Work task
Copy each line in the data below that contains the word "buffers".

[Stored data entries]
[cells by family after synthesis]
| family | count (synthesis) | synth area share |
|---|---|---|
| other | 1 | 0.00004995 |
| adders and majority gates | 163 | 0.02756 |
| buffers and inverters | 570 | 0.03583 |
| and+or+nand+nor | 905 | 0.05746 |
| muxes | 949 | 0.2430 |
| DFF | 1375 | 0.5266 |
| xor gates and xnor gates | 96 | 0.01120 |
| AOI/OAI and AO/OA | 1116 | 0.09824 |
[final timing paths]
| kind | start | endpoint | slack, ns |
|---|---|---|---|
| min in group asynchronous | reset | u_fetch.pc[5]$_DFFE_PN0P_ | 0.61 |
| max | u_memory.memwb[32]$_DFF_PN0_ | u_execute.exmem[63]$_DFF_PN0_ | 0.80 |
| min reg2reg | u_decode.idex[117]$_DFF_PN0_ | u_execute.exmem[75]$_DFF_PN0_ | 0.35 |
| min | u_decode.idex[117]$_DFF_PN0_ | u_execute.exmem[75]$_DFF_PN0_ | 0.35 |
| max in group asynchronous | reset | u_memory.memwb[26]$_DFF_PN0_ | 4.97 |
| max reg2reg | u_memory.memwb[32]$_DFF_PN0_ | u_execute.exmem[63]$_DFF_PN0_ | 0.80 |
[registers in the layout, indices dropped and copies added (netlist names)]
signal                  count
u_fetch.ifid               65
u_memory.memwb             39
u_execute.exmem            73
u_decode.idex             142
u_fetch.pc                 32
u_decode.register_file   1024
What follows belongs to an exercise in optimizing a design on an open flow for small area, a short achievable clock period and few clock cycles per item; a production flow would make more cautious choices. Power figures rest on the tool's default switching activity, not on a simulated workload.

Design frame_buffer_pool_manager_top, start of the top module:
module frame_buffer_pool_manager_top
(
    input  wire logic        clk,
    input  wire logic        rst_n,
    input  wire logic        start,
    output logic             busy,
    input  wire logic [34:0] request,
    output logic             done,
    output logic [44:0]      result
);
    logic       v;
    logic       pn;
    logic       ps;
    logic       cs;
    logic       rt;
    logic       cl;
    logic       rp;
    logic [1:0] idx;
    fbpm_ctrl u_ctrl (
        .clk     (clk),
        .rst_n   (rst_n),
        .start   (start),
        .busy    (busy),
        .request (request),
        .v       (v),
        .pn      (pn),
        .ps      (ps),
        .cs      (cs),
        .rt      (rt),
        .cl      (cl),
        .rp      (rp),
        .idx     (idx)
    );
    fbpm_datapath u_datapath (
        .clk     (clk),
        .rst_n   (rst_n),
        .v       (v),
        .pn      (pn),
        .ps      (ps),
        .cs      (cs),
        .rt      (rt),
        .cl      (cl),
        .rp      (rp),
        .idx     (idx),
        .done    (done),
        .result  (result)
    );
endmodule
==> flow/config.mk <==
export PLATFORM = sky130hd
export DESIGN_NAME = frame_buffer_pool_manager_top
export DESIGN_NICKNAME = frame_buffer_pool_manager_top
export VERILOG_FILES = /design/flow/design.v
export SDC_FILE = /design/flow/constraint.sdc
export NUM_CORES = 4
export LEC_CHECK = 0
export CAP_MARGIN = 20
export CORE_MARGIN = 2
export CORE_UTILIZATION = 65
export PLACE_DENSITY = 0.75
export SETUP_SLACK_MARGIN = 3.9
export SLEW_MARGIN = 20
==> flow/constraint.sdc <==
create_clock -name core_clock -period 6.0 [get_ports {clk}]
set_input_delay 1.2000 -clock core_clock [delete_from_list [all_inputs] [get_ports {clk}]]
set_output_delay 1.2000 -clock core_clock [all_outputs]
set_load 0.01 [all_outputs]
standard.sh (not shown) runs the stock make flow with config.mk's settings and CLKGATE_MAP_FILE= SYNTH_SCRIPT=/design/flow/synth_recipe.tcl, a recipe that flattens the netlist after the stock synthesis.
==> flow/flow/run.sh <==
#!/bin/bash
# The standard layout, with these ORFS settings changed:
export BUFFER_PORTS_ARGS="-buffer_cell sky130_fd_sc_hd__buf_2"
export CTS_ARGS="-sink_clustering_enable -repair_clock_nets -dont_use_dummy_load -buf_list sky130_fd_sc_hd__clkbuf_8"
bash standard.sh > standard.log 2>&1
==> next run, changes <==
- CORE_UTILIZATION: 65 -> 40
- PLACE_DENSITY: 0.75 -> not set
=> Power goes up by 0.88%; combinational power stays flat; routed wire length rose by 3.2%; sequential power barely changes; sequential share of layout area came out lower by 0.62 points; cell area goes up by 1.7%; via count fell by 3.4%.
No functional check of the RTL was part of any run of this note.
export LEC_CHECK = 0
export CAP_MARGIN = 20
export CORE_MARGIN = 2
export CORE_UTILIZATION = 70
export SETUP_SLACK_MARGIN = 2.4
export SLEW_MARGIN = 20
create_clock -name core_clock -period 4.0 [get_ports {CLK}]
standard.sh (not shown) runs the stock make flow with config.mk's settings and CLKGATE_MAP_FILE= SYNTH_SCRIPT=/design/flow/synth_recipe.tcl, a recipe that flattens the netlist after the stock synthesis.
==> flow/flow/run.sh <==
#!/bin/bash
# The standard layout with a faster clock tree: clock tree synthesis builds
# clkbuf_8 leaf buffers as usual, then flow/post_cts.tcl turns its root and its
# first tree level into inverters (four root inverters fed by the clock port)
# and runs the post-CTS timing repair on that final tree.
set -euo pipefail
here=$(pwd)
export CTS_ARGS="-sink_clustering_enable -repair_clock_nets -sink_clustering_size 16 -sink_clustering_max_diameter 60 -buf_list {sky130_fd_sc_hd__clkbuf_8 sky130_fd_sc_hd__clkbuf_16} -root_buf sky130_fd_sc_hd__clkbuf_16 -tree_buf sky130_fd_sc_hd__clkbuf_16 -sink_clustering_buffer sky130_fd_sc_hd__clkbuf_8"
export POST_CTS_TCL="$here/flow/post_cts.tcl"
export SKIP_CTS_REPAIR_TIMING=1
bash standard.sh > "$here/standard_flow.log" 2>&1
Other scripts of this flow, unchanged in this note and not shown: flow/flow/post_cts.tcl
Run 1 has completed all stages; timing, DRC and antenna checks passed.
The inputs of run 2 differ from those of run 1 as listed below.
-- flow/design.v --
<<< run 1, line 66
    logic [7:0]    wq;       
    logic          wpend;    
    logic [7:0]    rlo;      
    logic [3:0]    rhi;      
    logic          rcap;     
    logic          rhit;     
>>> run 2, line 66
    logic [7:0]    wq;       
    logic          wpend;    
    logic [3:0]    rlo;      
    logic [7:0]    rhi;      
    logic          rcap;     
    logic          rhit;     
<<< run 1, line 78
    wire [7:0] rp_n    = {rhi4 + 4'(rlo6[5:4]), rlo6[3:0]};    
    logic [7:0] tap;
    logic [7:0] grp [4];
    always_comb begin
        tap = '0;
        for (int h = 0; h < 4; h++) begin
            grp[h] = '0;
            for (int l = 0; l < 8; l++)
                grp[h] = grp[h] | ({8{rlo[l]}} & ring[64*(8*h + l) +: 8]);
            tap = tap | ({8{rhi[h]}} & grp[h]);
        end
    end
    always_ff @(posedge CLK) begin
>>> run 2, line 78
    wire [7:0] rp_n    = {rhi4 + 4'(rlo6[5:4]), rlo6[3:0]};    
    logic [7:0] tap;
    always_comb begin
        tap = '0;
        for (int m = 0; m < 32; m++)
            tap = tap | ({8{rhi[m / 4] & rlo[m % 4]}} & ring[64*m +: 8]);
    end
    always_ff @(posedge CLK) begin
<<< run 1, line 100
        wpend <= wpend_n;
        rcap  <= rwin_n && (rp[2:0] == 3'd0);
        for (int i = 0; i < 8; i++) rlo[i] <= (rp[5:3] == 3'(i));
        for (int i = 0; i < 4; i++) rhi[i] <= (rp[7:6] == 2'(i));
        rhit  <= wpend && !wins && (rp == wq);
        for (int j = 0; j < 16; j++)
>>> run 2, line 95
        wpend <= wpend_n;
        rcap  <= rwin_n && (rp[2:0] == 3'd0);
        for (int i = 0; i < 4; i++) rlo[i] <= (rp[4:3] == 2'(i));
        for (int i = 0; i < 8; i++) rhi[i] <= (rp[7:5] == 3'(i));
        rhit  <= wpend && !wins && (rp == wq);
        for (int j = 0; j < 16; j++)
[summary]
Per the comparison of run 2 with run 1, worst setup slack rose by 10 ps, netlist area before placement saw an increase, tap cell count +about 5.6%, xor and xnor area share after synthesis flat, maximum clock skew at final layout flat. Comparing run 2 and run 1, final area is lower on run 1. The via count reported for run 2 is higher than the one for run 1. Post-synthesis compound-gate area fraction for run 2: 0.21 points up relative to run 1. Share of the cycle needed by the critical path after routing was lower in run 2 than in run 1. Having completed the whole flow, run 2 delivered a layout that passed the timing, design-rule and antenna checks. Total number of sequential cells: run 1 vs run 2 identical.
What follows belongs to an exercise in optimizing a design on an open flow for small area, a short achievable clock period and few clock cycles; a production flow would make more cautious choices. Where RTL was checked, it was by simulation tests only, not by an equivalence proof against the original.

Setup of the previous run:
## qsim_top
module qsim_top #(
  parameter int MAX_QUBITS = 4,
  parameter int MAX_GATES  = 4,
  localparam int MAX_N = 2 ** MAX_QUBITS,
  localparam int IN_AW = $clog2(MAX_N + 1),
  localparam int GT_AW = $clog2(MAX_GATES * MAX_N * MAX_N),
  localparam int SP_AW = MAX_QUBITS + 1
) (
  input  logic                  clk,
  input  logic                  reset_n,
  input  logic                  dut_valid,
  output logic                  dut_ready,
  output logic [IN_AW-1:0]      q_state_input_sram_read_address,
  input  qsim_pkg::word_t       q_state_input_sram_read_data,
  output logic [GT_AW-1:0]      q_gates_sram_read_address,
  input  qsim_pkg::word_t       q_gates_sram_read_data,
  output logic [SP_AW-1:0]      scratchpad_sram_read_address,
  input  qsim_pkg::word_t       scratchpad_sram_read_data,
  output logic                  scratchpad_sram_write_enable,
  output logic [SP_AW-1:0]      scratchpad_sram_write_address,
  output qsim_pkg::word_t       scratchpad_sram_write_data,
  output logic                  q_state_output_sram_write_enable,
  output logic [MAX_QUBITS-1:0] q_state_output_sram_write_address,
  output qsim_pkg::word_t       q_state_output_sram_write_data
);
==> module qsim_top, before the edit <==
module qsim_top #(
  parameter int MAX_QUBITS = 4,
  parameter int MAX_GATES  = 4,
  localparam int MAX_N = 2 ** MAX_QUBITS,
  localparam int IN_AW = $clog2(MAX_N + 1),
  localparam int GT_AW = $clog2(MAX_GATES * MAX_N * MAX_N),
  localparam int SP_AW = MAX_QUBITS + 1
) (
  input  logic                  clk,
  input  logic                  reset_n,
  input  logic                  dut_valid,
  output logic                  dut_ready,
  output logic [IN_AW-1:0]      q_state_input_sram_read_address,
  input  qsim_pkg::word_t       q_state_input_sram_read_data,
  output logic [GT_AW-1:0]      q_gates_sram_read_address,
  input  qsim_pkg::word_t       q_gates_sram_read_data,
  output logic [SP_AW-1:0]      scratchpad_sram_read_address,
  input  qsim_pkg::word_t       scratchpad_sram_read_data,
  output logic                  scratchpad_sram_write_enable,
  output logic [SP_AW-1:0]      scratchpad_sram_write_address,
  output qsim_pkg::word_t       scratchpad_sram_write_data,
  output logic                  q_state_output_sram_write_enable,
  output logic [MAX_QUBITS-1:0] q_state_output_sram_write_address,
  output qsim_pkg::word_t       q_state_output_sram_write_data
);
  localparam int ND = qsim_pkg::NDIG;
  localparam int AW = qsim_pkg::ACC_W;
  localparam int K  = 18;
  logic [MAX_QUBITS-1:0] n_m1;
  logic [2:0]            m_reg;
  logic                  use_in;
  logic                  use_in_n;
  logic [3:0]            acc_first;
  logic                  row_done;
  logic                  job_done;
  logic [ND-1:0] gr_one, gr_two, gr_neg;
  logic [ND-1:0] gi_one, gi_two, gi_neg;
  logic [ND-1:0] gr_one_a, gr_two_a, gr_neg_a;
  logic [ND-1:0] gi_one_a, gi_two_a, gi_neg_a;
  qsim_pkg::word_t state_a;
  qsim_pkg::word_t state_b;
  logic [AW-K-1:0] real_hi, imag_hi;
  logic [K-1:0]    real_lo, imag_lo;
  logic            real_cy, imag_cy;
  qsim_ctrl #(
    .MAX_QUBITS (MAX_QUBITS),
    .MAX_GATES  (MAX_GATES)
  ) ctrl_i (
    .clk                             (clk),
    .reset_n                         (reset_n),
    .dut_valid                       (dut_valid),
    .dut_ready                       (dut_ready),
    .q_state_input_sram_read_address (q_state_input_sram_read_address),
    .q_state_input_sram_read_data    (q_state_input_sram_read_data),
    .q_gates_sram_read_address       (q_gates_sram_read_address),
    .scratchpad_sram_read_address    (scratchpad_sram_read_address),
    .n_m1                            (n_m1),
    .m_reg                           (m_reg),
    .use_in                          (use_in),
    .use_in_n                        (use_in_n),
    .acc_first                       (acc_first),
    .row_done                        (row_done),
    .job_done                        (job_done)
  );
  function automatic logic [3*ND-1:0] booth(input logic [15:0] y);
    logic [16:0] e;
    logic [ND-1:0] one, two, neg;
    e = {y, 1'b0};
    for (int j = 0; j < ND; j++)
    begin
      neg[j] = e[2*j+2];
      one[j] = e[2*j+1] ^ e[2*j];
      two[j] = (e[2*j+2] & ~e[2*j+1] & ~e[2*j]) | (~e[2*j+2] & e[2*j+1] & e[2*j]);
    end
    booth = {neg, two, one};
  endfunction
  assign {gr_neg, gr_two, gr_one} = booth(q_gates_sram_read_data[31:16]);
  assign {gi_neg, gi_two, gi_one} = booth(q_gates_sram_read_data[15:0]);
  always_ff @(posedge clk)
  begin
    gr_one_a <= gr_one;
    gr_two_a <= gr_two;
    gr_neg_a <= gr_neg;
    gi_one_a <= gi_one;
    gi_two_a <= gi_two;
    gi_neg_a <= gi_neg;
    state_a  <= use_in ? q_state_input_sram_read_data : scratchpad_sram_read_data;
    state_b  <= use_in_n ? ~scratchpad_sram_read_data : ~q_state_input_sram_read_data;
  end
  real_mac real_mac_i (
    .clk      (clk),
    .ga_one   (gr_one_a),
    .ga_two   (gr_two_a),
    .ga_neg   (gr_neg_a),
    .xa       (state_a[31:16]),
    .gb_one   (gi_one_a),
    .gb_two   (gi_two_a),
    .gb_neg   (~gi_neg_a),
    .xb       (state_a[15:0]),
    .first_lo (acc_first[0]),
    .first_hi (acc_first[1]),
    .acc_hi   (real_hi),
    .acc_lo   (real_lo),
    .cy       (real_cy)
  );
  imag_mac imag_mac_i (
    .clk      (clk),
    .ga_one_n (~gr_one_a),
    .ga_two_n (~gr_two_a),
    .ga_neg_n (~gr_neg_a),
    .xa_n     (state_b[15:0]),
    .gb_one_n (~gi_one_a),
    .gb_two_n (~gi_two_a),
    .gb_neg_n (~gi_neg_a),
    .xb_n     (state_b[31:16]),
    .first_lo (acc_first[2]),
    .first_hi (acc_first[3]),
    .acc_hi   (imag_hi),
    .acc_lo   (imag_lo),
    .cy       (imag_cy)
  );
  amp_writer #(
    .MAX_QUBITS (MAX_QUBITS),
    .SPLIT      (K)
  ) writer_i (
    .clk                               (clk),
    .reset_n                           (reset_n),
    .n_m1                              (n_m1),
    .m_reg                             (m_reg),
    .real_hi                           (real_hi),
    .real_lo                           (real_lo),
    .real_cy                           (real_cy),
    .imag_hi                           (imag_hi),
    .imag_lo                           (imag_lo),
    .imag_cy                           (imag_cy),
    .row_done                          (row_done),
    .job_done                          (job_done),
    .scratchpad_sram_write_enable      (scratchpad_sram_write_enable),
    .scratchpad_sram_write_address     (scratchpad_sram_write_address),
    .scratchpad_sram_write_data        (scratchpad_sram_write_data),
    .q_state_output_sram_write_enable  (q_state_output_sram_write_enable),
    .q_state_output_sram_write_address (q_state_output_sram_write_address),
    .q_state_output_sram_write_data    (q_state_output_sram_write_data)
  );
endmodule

Answer space
| buffers and inverters | 570 | 0.03583 |
# clkbuf_8 leaf buffers as usual, then flow/post_cts.tcl turns its root and its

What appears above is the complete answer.